Le système est à genoux, incapable de se lever pour se battre comme il se doit, écrasé par la paperasse, les longues heures, les procédures qui finissent par ignorer la crasse, les malheurs et les tortures.

Comment aider et dénoncer avec des mains liées et une bouche bâillonnée?

J’ai la vision troublée par les larmes à force d’écouter les reportages qui se répètent comme une ritournelle malade. J’aimerais que cette fois ce soit différent. J’aimerais que ce petit ange, du haut de ses sept ans, fasse trembler les murs d’une institution gigantesque. J’aimerais savoir que cette petite puce n’a pas souffert en vain. Que plus jamais je n’entendrai les journaliste raconter l’histoire d’une famille rencontrée l’an dernier sans qu’un enfant ne soit sauvé.

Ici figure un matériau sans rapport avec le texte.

`src/rtl/morse_encoder.sv`:
```
`default_nettype none
// +----------------------------------------------------------------------------+
// | Module   : morse_encoder                                                   |
// | Purpose  : ASCII to Morse pulse encoder with char/word gap timing.         |
// | Revision : 1.0 - initial release                                           |
// +----------------------------------------------------------------------------+
module morse_encoder #(
    parameter int CHAR_GAP = 5,
    parameter int WORD_GAP = 8
) (
    input  logic       clk,
    input  logic       rst,
    input  logic [7:0] char_in,
    input  logic       char_valid,
    output logic       char_ready,
    output logic       dot_out,
    output logic       dash_out,
    output logic       char_space_out,
    output logic       word_space_out,
    output logic       err_out
);

    localparam logic [3:0] c_CHAR_GAP = 4'(CHAR_GAP);
    localparam logic [3:0] c_WORD_GAP = 4'(WORD_GAP);

    typedef enum logic [2:0] {
        S_IDLE    = 3'd0,
        S_SYM_ON  = 3'd1,
        S_SYM_OFF = 3'd2,
        S_CSP_ON  = 3'd3,
        S_WSP_ON  = 3'd4,
        S_GAP     = 3'd5
    } state_t;

    // Returns {supported, length, pattern}; pattern is left-aligned, first
    // symbol in bit 4, 1 = dash.
    function automatic logic [8:0] f_lookup(input logic [7:0] ch);
        logic [7:0] up;
        up = (ch >= 8'h61 && ch <= 8'h7A) ? (ch - 8'h20) : ch;
        case (up)
            8'h41: f_lookup = {1'b1, 3'd2, 5'b01000};  // A
            8'h42: f_lookup = {1'b1, 3'd4, 5'b10000};  // B
            8'h43: f_lookup = {1'b1, 3'd4, 5'b10100};  // C
            8'h44: f_lookup = {1'b1, 3'd3, 5'b10000};  // D
            8'h45: f_lookup = {1'b1, 3'd1, 5'b00000};  // E
            8'h46: f_lookup = {1'b1, 3'd4, 5'b00100};  // F
            8'h47: f_lookup = {1'b1, 3'd3, 5'b11000};  // G
            8'h48: f_lookup = {1'b1, 3'd4, 5'b00000};  // H
            8'h49: f_lookup = {1'b1, 3'd2, 5'b00000};  // I
            8'h4A: f_lookup = {1'b1, 3'd4, 5'b01110};  // J
            8'h4B: f_lookup = {1'b1, 3'd3, 5'b10100};  // K
            8'h4C: f_lookup = {1'b1, 3'd4, 5'b01000};  // L
            8'h4D: f_lookup = {1'b1, 3'd2, 5'b11000};  // M
            8'h4E: f_lookup = {1'b1, 3'd2, 5'b10000};  // N
            8'h4F: f_lookup = {1'b1, 3'd3, 5'b11100};  // O
            8'h50: f_lookup = {1'b1, 3'd4, 5'b01100};  // P
            8'h51: f_lookup = {1'b1, 3'd4, 5'b11010};  // Q
            8'h52: f_lookup = {1'b1, 3'd3, 5'b01000};  // R
            8'h53: f_lookup = {1'b1, 3'd3, 5'b00000};  // S
            8'h54: f_lookup = {1'b1, 3'd1, 5'b10000};  // T
            8'h55: f_lookup = {1'b1, 3'd3, 5'b00100};  // U
            8'h56: f_lookup = {1'b1, 3'd4, 5'b00010};  // V
            8'h57: f_lookup = {1'b1, 3'd3, 5'b01100};  // W
            8'h58: f_lookup = {1'b1, 3'd4, 5'b10010};  // X
            8'h59: f_lookup = {1'b1, 3'd4, 5'b10110};  // Y
            8'h5A: f_lookup = {1'b1, 3'd4, 5'b11000};  // Z
            8'h30: f_lookup = {1'b1, 3'd5, 5'b11111};  // 0
            8'h31: f_lookup = {1'b1, 3'd5, 5'b01111};  // 1
            8'h32: f_lookup = {1'b1, 3'd5, 5'b00111};  // 2
            8'h33: f_lookup = {1'b1, 3'd5, 5'b00011};  // 3
            8'h34: f_lookup = {1'b1, 3'd5, 5'b00001};  // 4
            8'h35: f_lookup = {1'b1, 3'd5, 5'b00000};  // 5
            8'h36: f_lookup = {1'b1, 3'd5, 5'b10000};  // 6
            8'h37: f_lookup = {1'b1, 3'd5, 5'b11000};  // 7
            8'h38: f_lookup = {1'b1, 3'd5, 5'b11100};  // 8
            8'h39: f_lookup = {1'b1, 3'd5, 5'b11110};  // 9
            default: f_lookup = 9'd0;
        endcase
    endfunction

    logic [8:0] w_lut;
    logic       w_lut_ok;
    logic [2:0] w_lut_len;
    logic [4:0] w_lut_pat;

    assign w_lut     = f_lookup(char_in);
    assign w_lut_ok  = w_lut[8];
    assign w_lut_len = w_lut[7:5];
    assign w_lut_pat = w_lut[4:0];

    state_t     r_state;
    logic [2:0] r_sym_cnt;
    logic [2:0] r_len;
    logic [4:0] r_pat;
    logic [3:0] r_gap_cnt;
    logic [3:0] r_gap_len;

    // Pulse outputs are set on the same edge that enters the state they belong
    // to, so each pulse lines up exactly with its state.
    always_ff @(posedge clk or negedge rst) begin
        if (!rst) begin
            r_state        <= S_IDLE;
            r_sym_cnt      <= 3'd0;
            r_len          <= 3'd0;
            r_pat          <= 5'd0;
            r_gap_cnt      <= 4'd0;
            r_gap_len      <= 4'd0;
            char_ready     <= 1'b0;
            dot_out        <= 1'b0;
            dash_out       <= 1'b0;
            char_space_out <= 1'b0;
            word_space_out <= 1'b0;
            err_out        <= 1'b0;
        end else begin
            dot_out        <= 1'b0;
            dash_out       <= 1'b0;
            char_space_out <= 1'b0;
            word_space_out <= 1'b0;
            err_out        <= 1'b0;
            case (r_state)
                S_IDLE: begin
                    char_ready <= 1'b1;
                    if (char_ready && char_valid) begin
                        if (char_in == 8'h20) begin
                            r_state        <= S_WSP_ON;
                            char_ready     <= 1'b0;
                            word_space_out <= 1'b1;
                            r_gap_len      <= c_WORD_GAP;
                            r_gap_cnt      <= 4'd0;
                        end else if (w_lut_ok) begin
                            r_state    <= S_SYM_ON;
                            char_ready <= 1'b0;
                            r_len      <= w_lut_len;
                            r_sym_cnt  <= 3'd0;
                            r_pat      <= {w_lut_pat[3:0], 1'b0};
                            dash_out   <= w_lut_pat[4];
                            dot_out    <= ~w_lut_pat[4];
                        end else begin
                            err_out <= 1'b1;
                        end
                    end
                end
                S_SYM_ON: r_state <= S_SYM_OFF;
                S_SYM_OFF: begin
                    if (r_sym_cnt == r_len - 3'd1) begin
                        r_state        <= S_CSP_ON;
                        char_space_out <= 1'b1;
                        r_gap_len      <= c_CHAR_GAP;
                        r_gap_cnt      <= 4'd0;
                    end else begin
                        r_state   <= S_SYM_ON;
                        r_sym_cnt <= r_sym_cnt + 3'd1;
                        r_pat     <= {r_pat[3:0], 1'b0};
                        dash_out  <= r_pat[4];
                        dot_out   <= ~r_pat[4];
                    end
                end
                S_CSP_ON, S_WSP_ON: r_state <= S_GAP;
                S_GAP: begin
                    if (r_gap_cnt == r_gap_len - 4'd1) begin
                        r_state    <= S_IDLE;
                        char_ready <= 1'b1;
                        r_gap_cnt  <= 4'd0;
                    end else begin
                        r_gap_cnt <= r_gap_cnt + 4'd1;
                    end
                end
                default: begin
                    r_state    <= S_IDLE;
                    char_ready <= 1'b0;
                end
            endcase
        end
    end

endmodule
`default_nettype wire

```
<file path="config.mk">
export PLATFORM = sky130hd
export DESIGN_NAME = rvfi_shadow_pipe
export DESIGN_NICKNAME = d
export VERILOG_FILES = /design/src/rtl/rvfi_trace_pkg.sv /design/src/rtl/rvfi_stage_slot.sv /design/src/rtl/rvfi_shadow_pipe.sv
export SDC_FILE = /design/constraint.sdc
export NUM_CORES = 1
export LEC_CHECK = 0
export CAP_MARGIN = 5
export CORE_AREA = 2 2 300 302
export CTS_CLUSTER_DIAMETER = 60
export DETAILED_ROUTE_END_ITERATION = 16
export DIE_AREA = 0 0 302 304
export GPL_ROUTABILITY_DRIVEN = 0
export GPL_TIMING_DRIVEN = 0
export HOLD_SLACK_MARGIN = 0.06
export PLACE_DENSITY = 0.49
export SLEW_MARGIN = 10
export SYNTH_ARGS = -nofsm -noshare
export SYNTH_HDL_FRONTEND = slang
export SYNTH_SLANG_ARGS = --single-unit
</file>
<file path="constraint.sdc">
create_clock -name clk -period 9.7 [get_ports clk]
set_input_delay 2.91 -clock clk [delete_from_list [all_inputs] [get_ports clk]]
set_output_delay 2.91 -clock clk [all_outputs]
set_load 0.005 [all_outputs]
</file>
### src/rtl/hyperbus_pkg.sv
// Shared definitions for the Hyperbus Wishbone front end: one-hot state
// encodings and the default downstream response timeout.
package hyperbus_pkg;

    typedef enum logic [5:0] {
        ST_IDLE  = 6'b000001,
        ST_READ  = 6'b000010,
        ST_WRITE = 6'b000100,
        ST_ACK   = 6'b001000,
        ST_ERR   = 6'b010000,
        ST_DRAIN = 6'b100000
    } state_t;

    localparam int TIMEOUT_CYCLES_DEFAULT = 1023;

endpackage
$ cat config.mk
export PLATFORM = sky130hd
export DESIGN_NAME = pe_os_lane
export DESIGN_NICKNAME = d
export VERILOG_FILES = /design/src/rtl/pe_pkg.sv /design/src/rtl/pe_dot_lane.sv /design/src/rtl/pe_os_lane.sv
export SDC_FILE = /design/constraint.sdc
export NUM_CORES = 2
export LEC_CHECK = 0
export CAP_MARGIN = 25
export CORE_AREA = 2 2 208 210
export DETAILED_ROUTE_END_ITERATION = 8
export DIE_AREA = 0 0 210 212
export PLACE_DENSITY = 0.83
export SYNTH_ARGS = -nofsm -noshare
export SYNTH_HDL_FRONTEND = slang
export SYNTH_SLANG_ARGS = --single-unit
$ cat constraint.sdc
create_clock -name clk -period 15.63 [get_ports clk]
set_input_delay 1.563 -clock clk [delete_from_list [all_inputs] [get_ports clk]]
set_output_delay 1.563 -clock clk [all_outputs]
set_load 0.02 [all_outputs]
### config.mk
export PLATFORM = sky130hd
export DESIGN_NAME = fifo_rd_stream
export DESIGN_NICKNAME = d
export VERILOG_FILES = /design/src/rtl/fifo_rd_stream.sv
export SDC_FILE = /design/constraint.sdc
export NUM_CORES = 1
export LEC_CHECK = 0
export CORE_MARGIN = 2
export CORE_UTILIZATION = 42
export CTS_CLUSTER_SIZE = 20
export DETAILED_ROUTE_END_ITERATION = 12
export GPL_ROUTABILITY_DRIVEN = 0
export PLACE_DENSITY = 0.75
export SLEW_MARGIN = 20
export SYNTH_ARGS = -nofsm -noshare
export SYNTH_HDL_FRONTEND = slang
export SYNTH_SLANG_ARGS = --single-unit
### constraint.sdc
create_clock -name clk_r -period 2.6 [get_ports clk_r]
set_input_delay 0.52 -clock clk_r [delete_from_list [all_inputs] [get_ports clk_r]]
set_output_delay 0.52 -clock clk_r [all_outputs]
set_load 0.01 [all_outputs]
### src/rtl/fifo_rd_stream.sv
// Read-side drain stage for the async FIFO: issues r_en against empty, absorbs the
// one-cycle read latency in a 2-entry buffer and presents words on a valid/ready stream.
module fifo_rd_stream #(
  parameter int fifo_data_size = 16,
  parameter int burst_len      = 4,
  parameter int cnt_width      = 16
) (
  input  logic                      clk_r,
  input  logic                      rst_r,
  input  logic                      rd_go,
  input  logic                      empty,
  input  logic                      almost_empty,
  output logic                      r_en,
  input  logic [fifo_data_size-1:0] fifo_dout,
  output logic                      m_valid,
  input  logic                      m_ready,
  output logic [fifo_data_size-1:0] m_data,
  output logic                      m_last,
  output logic                      busy,
  output logic                      low_water,
  output logic [cnt_width-1:0]      word_cnt
);

  localparam int beat_w = (burst_len > 1) ? $clog2(burst_len) : 1;
  localparam logic [beat_w-1:0] beat_max = beat_w'(burst_len - 1);

  logic [1:0]                occ_reg, occ_next;
  logic                      pend_reg;
  logic [fifo_data_size-1:0] entry_reg  [0:1];
  logic [fifo_data_size-1:0] entry_next [0:1];
  logic [beat_w-1:0]         beat_reg, beat_next;
  logic [cnt_width-1:0]      word_cnt_reg;
  logic                      low_water_reg;
  logic                      pop;
  logic                      push;
  logic [2:0]                committed;

  assign pop  = m_valid & m_ready;
  assign push = pend_reg;

  // Slots already spoken for after this edge: held words plus the read in flight.
  assign committed = {1'b0, occ_reg} + {2'b00, pend_reg} - {2'b00, pop};
  assign r_en      = rst_r & rd_go & ~empty & (committed < 3'd2);

  assign m_valid   = (occ_reg != 2'd0);
  assign m_data    = entry_reg[0];
  assign m_last    = m_valid & (beat_reg == beat_max);
  assign busy      = m_valid | pend_reg;
  assign low_water = low_water_reg;
  assign word_cnt  = word_cnt_reg;

  always_comb begin
    occ_next      = occ_reg;
    entry_next[0] = entry_reg[0];
    entry_next[1] = entry_reg[1];
    case ({push, pop})
      2'b10: begin
        if (occ_reg == 2'd0) entry_next[0] = fifo_dout;
        else                 entry_next[1] = fifo_dout;
        occ_next = occ_reg + 2'd1;
      end
      2'b01: begin
        entry_next[0] = entry_reg[1];
        occ_next      = occ_reg - 2'd1;
      end
      2'b11: begin
        // Occupancy is unchanged; the arriving word lands behind whatever survives the pop.
        if (occ_reg == 2'd1) begin
          entry_next[0] = fifo_dout;
        end else begin
          entry_next[0] = entry_reg[1];
          entry_next[1] = fifo_dout;
        end
      end
      default: ;
    endcase
  end

  always_comb begin
    beat_next = beat_reg;
    if (pop) beat_next = (beat_reg == beat_max) ? '0 : beat_reg + beat_w'(1);
  end

  generate
    for (genvar gi = 0; gi < 2; gi++) begin : g_entry
      always_ff @(posedge clk_r or negedge rst_r) begin
        if (!rst_r) entry_reg[gi] <= '0;
        else        entry_reg[gi] <= entry_next[gi];
      end
    end
  endgenerate

  always_ff @(posedge clk_r or negedge rst_r) begin
    if (!rst_r) begin
      occ_reg       <= 2'd0;
      pend_reg      <= 1'b0;
      beat_reg      <= '0;
      word_cnt_reg  <= '0;
      low_water_reg <= 1'b0;
    end else begin
      occ_reg       <= occ_next;
      pend_reg      <= r_en;
      beat_reg      <= beat_next;
      low_water_reg <= almost_empty;
      if (pop) word_cnt_reg <= word_cnt_reg + cnt_width'(1);
    end
  end

endmodule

Est-ce que je rêve en couleur? Est-ce que je fais preuve de naïveté?

Je ne cherche pas de responsable. Je ne veux pas de cible à blâmer. Je veux que les dirigeants réagissent. Je ne veux plus jamais entendre parler de tels supplices. Je veux que les intervenants arrivent à aider comme il se doit. Je veux que l’argent serve au réconfort des gamins dans le besoin. Je ne veux plus qu’on considère comme « normales » ces histoires d’horreur. Savoir qu’on laisse les choses aller « pis on verra bien ce qui va se passer », je refuse qu’on puisse encore le tolérer.

Elle a poussé son dernier souffle et une fois de plus, le système a échoué. Ne laissons pas la tragédie devenir une simple histoire dans les journaux. Il faut repenser la roue pour qu’elle puisse se remettre à tourner. Il faut repenser les outils pour qu’aux premières lignes on puisse travailler. Il faut se mettre à agir et cesser de réagir. Il ne faut pas oublier quand le temps aura passé. Il faut faire résonner cette demande jusqu’aux oreilles qui ont le pouvoir de réellement tout changer. Pour que plus jamais un petit ange n’ait à s’envoler pour être libéré.